The improvement of the social security system is crucial. This includes expanding the coverage of unemployment insurance, establishing vocational transition assistance programs, and exploring social security systems that adapt to new employment forms. During the period of technological transformation, a well-developed social safety net can effectively reduce transition costs.

Industrial policies need to play a guiding role. Encouragement should be given to the deep integration of artificial intelligence with traditional industries and support for the development of emerging industries, compensating for job losses caused by technological replacement by creating new employment opportunities. At the same time, attention should be paid to regional coordinated development to avoid excessive concentration of employment impacts in specific areas.

Conclusion and Outlook

Artificial intelligence technology is triggering a new round of employment structure adjustment. Historical experience shows that technological unemployment has cyclical and structural characteristics, and its depth and duration of impact depend on the pace of technological advancement, labor market flexibility, and the effectiveness of policy interventions.

Amazon's layoff decision reflects the adaptive adjustments of companies at the enterprise level in response to technological changes. From a macro perspective, this adjustment is a necessary process for improving resource allocation efficiency, but it also brings friction to the job market. A successful transformation requires collaborative efforts from the government, businesses, and educational institutions to reduce the costs of transformation through institutional innovation and achieve social sharing of technological dividends.

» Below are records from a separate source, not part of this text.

Background: an optimization exercise with open tools, aiming at small area. Do not read the settings as production practice. The RTL was checked by simulation tests, not by an equivalence proof against the original design. Power and IR drop assume default switching activity.

==> design.v <==
package definitions;
    parameter POLY   = 10'b1000110011   ;
    typedef enum logic [1:0]{
        RECEIVE_PRBS_0  =   2'b00,
        RECEIVE_PRBS_1  =   2'b01,
        RECEIVE_PRBS_2  =   2'b11,
        RECEIVE_PRBS_3  =   2'b10
    } prbs_state_t;
    typedef enum logic [2:0] {
        ALIGNING        =   3'b000,
        IDLE_B_CHECKING =   3'b001,
        SYNC            =   3'b011,
        UNSTABLE_SYNC   =   3'b010,
        OUT_OF_STEP     =   3'b110
    } sync_state_t;
    typedef enum logic [4:0] {
        IDLEB           =   5'b00000,
        DATA1           =   5'b00001,
        DATA2           =   5'b00011,
        DATA3           =   5'b00010,
        DATA4           =   5'b00110,
        DATA5           =   5'b00111,
        DATA6           =   5'b00101,
        DATA7           =   5'b00100,
        DATA8           =   5'b01100,
        DATA9           =   5'b01101,
        DATA10          =   5'b01111,
        DATA11          =   5'b01110,
        DATA12          =   5'b01010,
        DATA13          =   5'b01011,
        DATA14          =   5'b01001,
        DATA15          =   5'b01000,
        DATA16          =   5'b11000,
        DATA17          =   5'b11001,
        DATA18          =   5'b11011,
        DATA19          =   5'b11010,
        DATA20          =   5'b11110,
        DATA21          =   5'b11111,
        DATA22          =   5'b11101,
        DATA23          =   5'b11100,
        DATA24          =   5'b10100,
        DATA25          =   5'b10101,
        DATA_TAIL       =   5'b10111
    } frame_state_t;
    typedef struct packed {
        logic [1:0] sync_head   ;
        logic [61:0]information ;
    } frame_t;
    typedef struct packed {
        logic [7:0][195:0]   word;
    } valid_data_t;
    typedef struct packed {
        logic [26:1][61:0]   information ;
    } information_t;
    typedef struct packed {
        frame_t  [26:1]      frame       ;
    } packet_t;
endpackage
module block_sync(
    input wire          clk_390p625M        ,
    input wire          rst_n               ,
    input wire   [63:0] data_from_CDR       ,
    input wire   [ 1:0] sync_warning_ctrl   ,
    input wire   [ 7:0] resync_ctrl         ,
    input wire          idle_b_check_result ,
    output logic        block_sync_rdy      ,
    output logic [63:0] data_aligned        ,
    output logic        idle_b_check_en     ,
    output logic        decoder_sync_rdy    ,
    output logic        decoder_sync_warning
);
    definitions::sync_state_t            curr_state              ;
    definitions::sync_state_t            next_state              ;
    logic           [63:0]  dly_data_from_CDR       ;
    wire            [126:0] data_two_cycle          ;
    logic           [63:0]  sync_head_ptr           ;
    logic           [10:0]  sync_head_cnt           ;
    logic                   sync_head_cnt_overflow  ;
    logic           [5:0]   sum_sync_head_ptr       ;
    logic                   alignment               ;
    logic           [63:0]  data_aligned_tmp        ;
    always_ff @( posedge clk_390p625M or negedge rst_n ) begin : delay_input_data
        if(!rst_n)begin
            dly_data_from_CDR <= '0;
        end
        else begin
            dly_data_from_CDR <= data_from_CDR;
        end
    end
    assign data_two_cycle = {data_from_CDR,dly_data_from_CDR[62:0]};
    always_ff @( posedge clk_390p625M or negedge rst_n ) begin : set_ready
        if(!rst_n)begin
            decoder_sync_rdy <= 0;
        end
        else if(curr_state == definitions::SYNC)begin
            decoder_sync_rdy <= 1;
        end
        else begin
            decoder_sync_rdy <= decoder_sync_rdy;
        end
    end
    always_ff @( posedge clk_390p625M or negedge rst_n ) begin : set_warning
        if(!rst_n)begin
            decoder_sync_warning <= 0;
        end
        else if(curr_state == definitions::OUT_OF_STEP)begin
            decoder_sync_warning <= 1;
        end
        else begin
            decoder_sync_warning <= decoder_sync_warning;
        end
    end
    always_ff @( posedge clk_390p625M or negedge rst_n ) begin : set_curr_state
        if(!rst_n)begin
            curr_state <= definitions::ALIGNING;
        end
        else begin
            curr_state <= next_state;
        end
    end
    always_comb begin : set_next_state
        unique case(curr_state)
            definitions::ALIGNING:begin
                block_sync_rdy  = 0;
                idle_b_check_en = 1;
                if(alignment)begin
                    next_state = definitions::IDLE_B_CHECKING;
                end
                else begin
                    next_state = definitions::ALIGNING;
                end
            end
            definitions::IDLE_B_CHECKING:begin
                block_sync_rdy  = 0;
                idle_b_check_en = 1;
                if(idle_b_check_result)begin
                    next_state = definitions::SYNC;
                end
                else begin
                    next_state = definitions::ALIGNING;
                end
            end
            definitions::SYNC:begin
                block_sync_rdy  = 1;
                idle_b_check_en = 0;
                if(data_aligned_tmp[63] ^ data_aligned_tmp[62] == 0)begin
                    next_state = definitions::UNSTABLE_SYNC;
                end
                else begin
                    next_state = definitions::SYNC;
                end
            end
            definitions::UNSTABLE_SYNC:begin
                block_sync_rdy  = 1;
                idle_b_check_en = 0;
                if(sync_head_cnt_overflow)begin
                    next_state = definitions::OUT_OF_STEP;
                end
                else if(data_aligned_tmp[63] ^ data_aligned_tmp[62] == 0)begin
                    next_state = definitions::UNSTABLE_SYNC;
                end
                else begin
                    next_state = definitions::SYNC;
                end
            end
            definitions::OUT_OF_STEP:begin
                block_sync_rdy  = 0;
                idle_b_check_en = 0;
                if(sync_head_cnt_overflow)begin
                    next_state = definitions::SYNC;
                end
                else begin
                    next_state = definitions::OUT_OF_STEP;
                end
            end
            default:begin
                block_sync_rdy  = 0;
                idle_b_check_en = 0;
                next_state = definitions::OUT_OF_STEP;
            end
        endcase
    end
    always_comb begin : detect_1
        integer i;
        for(i = 0;i < 64; i= i + 1)begin:loop
            if(i == 0)      sum_sync_head_ptr = sync_head_ptr[i];
            else            sum_sync_head_ptr = sync_head_ptr[i] + sum_sync_head_ptr;
        end:loop
    end
    always_ff @( posedge clk_390p625M or negedge rst_n ) begin : detect_sync_head
        integer i;
        if(!rst_n)begin
            sync_head_ptr                          <= '1;
            {sync_head_cnt_overflow,sync_head_cnt} <= 1;
            alignment                              <= 0;
        end
        else begin
            unique case(curr_state)
                definitions::ALIGNING:begin
                    if(sync_head_ptr == '0)begin
                        sync_head_ptr                           <= '1   ;
                        {sync_head_cnt_overflow,sync_head_cnt}  <= 1    ;
                        alignment                               <= 0    ;
                    end
                    else if(sync_head_cnt_overflow)begin
                        if(sum_sync_head_ptr != 1)begin
                            sync_head_ptr                           <= '1   ;
                            {sync_head_cnt_overflow,sync_head_cnt}  <= 1    ;
                            alignment                               <= 0    ;
                        end
                        else begin
                            sync_head_ptr                           <= sync_head_ptr    ;
                            sync_head_cnt                           <= 1                ;
                            sync_head_cnt_overflow                  <= 1                ;
                            alignment                               <= 1                ;
                        end
                    end
                    else begin
                        integer i;
                        for(i = 62; i < 126; i = i + 1)begin
                            sync_head_ptr[i-62] <= data_two_cycle[i+1] & (!data_two_cycle[i]) & sync_head_ptr[i-62];
                        end
                        sync_head_cnt[10:6]                         <= 0                                                ;
                        {sync_head_cnt_overflow,sync_head_cnt[5:0]} <= {sync_head_cnt_overflow,sync_head_cnt[5:0]} + 1  ;
                        alignment                                   <= 0                                                ;
                    end
                end
                definitions::IDLE_B_CHECKING:begin
                    if(!idle_b_check_result)begin
                        sync_head_ptr                           <= '1   ;
                        {sync_head_cnt_overflow,sync_head_cnt}  <= 1    ;
                        alignment                               <= 0    ;
                    end
                    else begin
                        sync_head_ptr                           <= sync_head_ptr                            ;
                        {sync_head_cnt_overflow,sync_head_cnt}  <= 1                                        ;
                        alignment                               <= alignment                                ;
                    end
                end
                definitions::SYNC:begin
                    sync_head_ptr                               <= sync_head_ptr                            ;
                    {sync_head_cnt_overflow,sync_head_cnt}      <= 1                                        ;
                    alignment                                   <= alignment                                ;
                end
                definitions::UNSTABLE_SYNC:begin
                    sync_head_ptr                               <= sync_head_ptr                            ;
                    alignment                                   <= 1                                        ;
                    if(sync_head_cnt == {sync_warning_ctrl,1'b0})begin
                        sync_head_cnt_overflow                  <= 1                                        ;
                        sync_head_cnt                           <= 1                                        ;
                    end
                    else begin
                        sync_head_cnt_overflow                  <= 0                                        ;
                        sync_head_cnt                           <= sync_head_cnt + 1                        ;
                    end
                end
                definitions::OUT_OF_STEP:begin
                    if(sync_head_ptr == '0)begin
                        sync_head_ptr                           <= '1   ;
                        {sync_head_cnt_overflow,sync_head_cnt}  <= 1    ;
                        alignment                               <= 0    ;
                    end
                    else if(sync_head_cnt_overflow)begin
                        if(sum_sync_head_ptr != 1)begin
                            sync_head_ptr                           <= '1   ;
                            {sync_head_cnt_overflow,sync_head_cnt}  <= 1    ;
                            alignment                               <= 0    ;
                        end
                        else begin
                            sync_head_ptr                           <= sync_head_ptr    ;
                            sync_head_cnt                           <= 1                ;
                            sync_head_cnt_overflow                  <= 1                ;
                            alignment                               <= 1                ;
                        end
                    end
                    else begin
                        integer i;
                        for(i = 62; i < 126; i = i + 1)begin
                            sync_head_ptr[i-62] <= (data_two_cycle[i+1] ^ data_two_cycle[i]) & sync_head_ptr[i-62];
                        end
                        if(sync_head_cnt == {resync_ctrl,3'b0})begin
                            sync_head_cnt           <= '1   ;
                            sync_head_cnt_overflow  <= 1    ;
                        end
                        else begin
                            sync_head_cnt           <= sync_head_cnt + 1;
                            sync_head_cnt_overflow  <= 0                ;
                        end
                        alignment                   <= 0                ;
                    end
                end
                default:begin
                    if(sync_head_ptr == '0)begin
                        sync_head_ptr                           <= '1   ;
                        {sync_head_cnt_overflow,sync_head_cnt}  <= 1    ;
                        alignment                               <= 0    ;
                    end
                    else if(sync_head_cnt_overflow)begin
                        if(sum_sync_head_ptr != 1)begin
                            sync_head_ptr                           <= '1   ;
                            {sync_head_cnt_overflow,sync_head_cnt}  <= 1    ;
                            alignment                               <= 0    ;
                        end
                        else begin
                            sync_head_ptr                           <= sync_head_ptr    ;
                            sync_head_cnt                           <= 1                ;
                            sync_head_cnt_overflow                  <= 1                ;
                            alignment                               <= 1                ;
                        end
                    end
                    else begin
                        integer i;
                        for(i = 62; i < 126; i = i + 1)begin
                            sync_head_ptr[i-62] <= (data_two_cycle[i+1] ^ data_two_cycle[i]) && sync_head_ptr[i-62];
                        end
                        if(sync_head_cnt == {resync_ctrl,3'b0})begin
                            sync_head_cnt           <= '1   ;
                            sync_head_cnt_overflow  <= 1    ;
                        end
                        else begin
                            sync_head_cnt           <= sync_head_cnt + 1;
                            sync_head_cnt_overflow  <= 0                ;
                        end
                        alignment                   <= 0                ;
                    end
                end
            endcase
        end
    end:detect_sync_head
    always_comb begin : output_aligned_data_tmp
        priority case(1'b1)
            sync_head_ptr[0 ]:data_aligned_tmp = data_two_cycle[63 :0 ];
            sync_head_ptr[1 ]:data_aligned_tmp = data_two_cycle[64 :1 ];
            sync_head_ptr[2 ]:data_aligned_tmp = data_two_cycle[65 :2 ];
            sync_head_ptr[3 ]:data_aligned_tmp = data_two_cycle[66 :3 ];
            sync_head_ptr[4 ]:data_aligned_tmp = data_two_cycle[67 :4 ];
            sync_head_ptr[5 ]:data_aligned_tmp = data_two_cycle[68 :5 ];
            sync_head_ptr[6 ]:data_aligned_tmp = data_two_cycle[69 :6 ];
            sync_head_ptr[7 ]:data_aligned_tmp = data_two_cycle[70 :7 ];
            sync_head_ptr[8 ]:data_aligned_tmp = data_two_cycle[71 :8 ];
            sync_head_ptr[9 ]:data_aligned_tmp = data_two_cycle[72 :9 ];
            sync_head_ptr[10]:data_aligned_tmp = data_two_cycle[73 :10];
            sync_head_ptr[11]:data_aligned_tmp = data_two_cycle[74 :11];
            sync_head_ptr[12]:data_aligned_tmp = data_two_cycle[75 :12];
            sync_head_ptr[13]:data_aligned_tmp = data_two_cycle[76 :13];
            sync_head_ptr[14]:data_aligned_tmp = data_two_cycle[77 :14];
            sync_head_ptr[15]:data_aligned_tmp = data_two_cycle[78 :15];
            sync_head_ptr[16]:data_aligned_tmp = data_two_cycle[79 :16];
            sync_head_ptr[17]:data_aligned_tmp = data_two_cycle[80 :17];
            sync_head_ptr[18]:data_aligned_tmp = data_two_cycle[81 :18];
            sync_head_ptr[19]:data_aligned_tmp = data_two_cycle[82 :19];
            sync_head_ptr[20]:data_aligned_tmp = data_two_cycle[83 :20];
            sync_head_ptr[21]:data_aligned_tmp = data_two_cycle[84 :21];
            sync_head_ptr[22]:data_aligned_tmp = data_two_cycle[85 :22];
            sync_head_ptr[23]:data_aligned_tmp = data_two_cycle[86 :23];
            sync_head_ptr[24]:data_aligned_tmp = data_two_cycle[87 :24];
            sync_head_ptr[25]:data_aligned_tmp = data_two_cycle[88 :25];
            sync_head_ptr[26]:data_aligned_tmp = data_two_cycle[89 :26];
            sync_head_ptr[27]:data_aligned_tmp = data_two_cycle[90 :27];
            sync_head_ptr[28]:data_aligned_tmp = data_two_cycle[91 :28];
            sync_head_ptr[29]:data_aligned_tmp = data_two_cycle[92 :29];
            sync_head_ptr[30]:data_aligned_tmp = data_two_cycle[93 :30];
            sync_head_ptr[31]:data_aligned_tmp = data_two_cycle[94 :31];
            sync_head_ptr[32]:data_aligned_tmp = data_two_cycle[95 :32];
            sync_head_ptr[33]:data_aligned_tmp = data_two_cycle[96 :33];
            sync_head_ptr[34]:data_aligned_tmp = data_two_cycle[97 :34];
            sync_head_ptr[35]:data_aligned_tmp = data_two_cycle[98 :35];
            sync_head_ptr[36]:data_aligned_tmp = data_two_cycle[99 :36];
            sync_head_ptr[37]:data_aligned_tmp = data_two_cycle[100:37];
            sync_head_ptr[38]:data_aligned_tmp = data_two_cycle[101:38];
            sync_head_ptr[39]:data_aligned_tmp = data_two_cycle[102:39];
            sync_head_ptr[40]:data_aligned_tmp = data_two_cycle[103:40];
            sync_head_ptr[41]:data_aligned_tmp = data_two_cycle[104:41];
            sync_head_ptr[42]:data_aligned_tmp = data_two_cycle[105:42];
            sync_head_ptr[43]:data_aligned_tmp = data_two_cycle[106:43];
            sync_head_ptr[44]:data_aligned_tmp = data_two_cycle[107:44];
            sync_head_ptr[45]:data_aligned_tmp = data_two_cycle[108:45];
            sync_head_ptr[46]:data_aligned_tmp = data_two_cycle[109:46];
            sync_head_ptr[47]:data_aligned_tmp = data_two_cycle[110:47];
            sync_head_ptr[48]:data_aligned_tmp = data_two_cycle[111:48];
            sync_head_ptr[49]:data_aligned_tmp = data_two_cycle[112:49];
            sync_head_ptr[50]:data_aligned_tmp = data_two_cycle[113:50];
            sync_head_ptr[51]:data_aligned_tmp = data_two_cycle[114:51];
            sync_head_ptr[52]:data_aligned_tmp = data_two_cycle[115:52];
            sync_head_ptr[53]:data_aligned_tmp = data_two_cycle[116:53];
            sync_head_ptr[54]:data_aligned_tmp = data_two_cycle[117:54];
            sync_head_ptr[55]:data_aligned_tmp = data_two_cycle[118:55];
            sync_head_ptr[56]:data_aligned_tmp = data_two_cycle[119:56];
            sync_head_ptr[57]:data_aligned_tmp = data_two_cycle[120:57];
            sync_head_ptr[58]:data_aligned_tmp = data_two_cycle[121:58];
            sync_head_ptr[59]:data_aligned_tmp = data_two_cycle[122:59];
            sync_head_ptr[60]:data_aligned_tmp = data_two_cycle[123:60];
            sync_head_ptr[61]:data_aligned_tmp = data_two_cycle[124:61];
            sync_head_ptr[62]:data_aligned_tmp = data_two_cycle[125:62];
            sync_head_ptr[63]:data_aligned_tmp = data_two_cycle[126:63];
            default          :data_aligned_tmp = data_two_cycle[126:63];
        endcase
    end
    always_ff @( posedge clk_390p625M or negedge rst_n ) begin : output_data_aligned
        if(!rst_n)begin
            data_aligned <= '0;
        end
        else begin
            data_aligned <= data_aligned_tmp;
        end
    end
endmodule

Future research should focus on the heterogeneity of the impact of artificial intelligence on different skill groups and the adaptability of regional labor markets. At the same time, a more comprehensive data monitoring system needs to be established to timely assess the employment effects of technological changes and provide a scientific basis for policy-making.

Ultimately, the employment issue in the era of artificial intelligence is not only related to economic development but also concerns social stability and people's well-being. Only through systematic policy design and the joint efforts of the whole society can we achieve the coordinated development of technological progress and employment stability, promoting society towards a more inclusive and sustainable direction.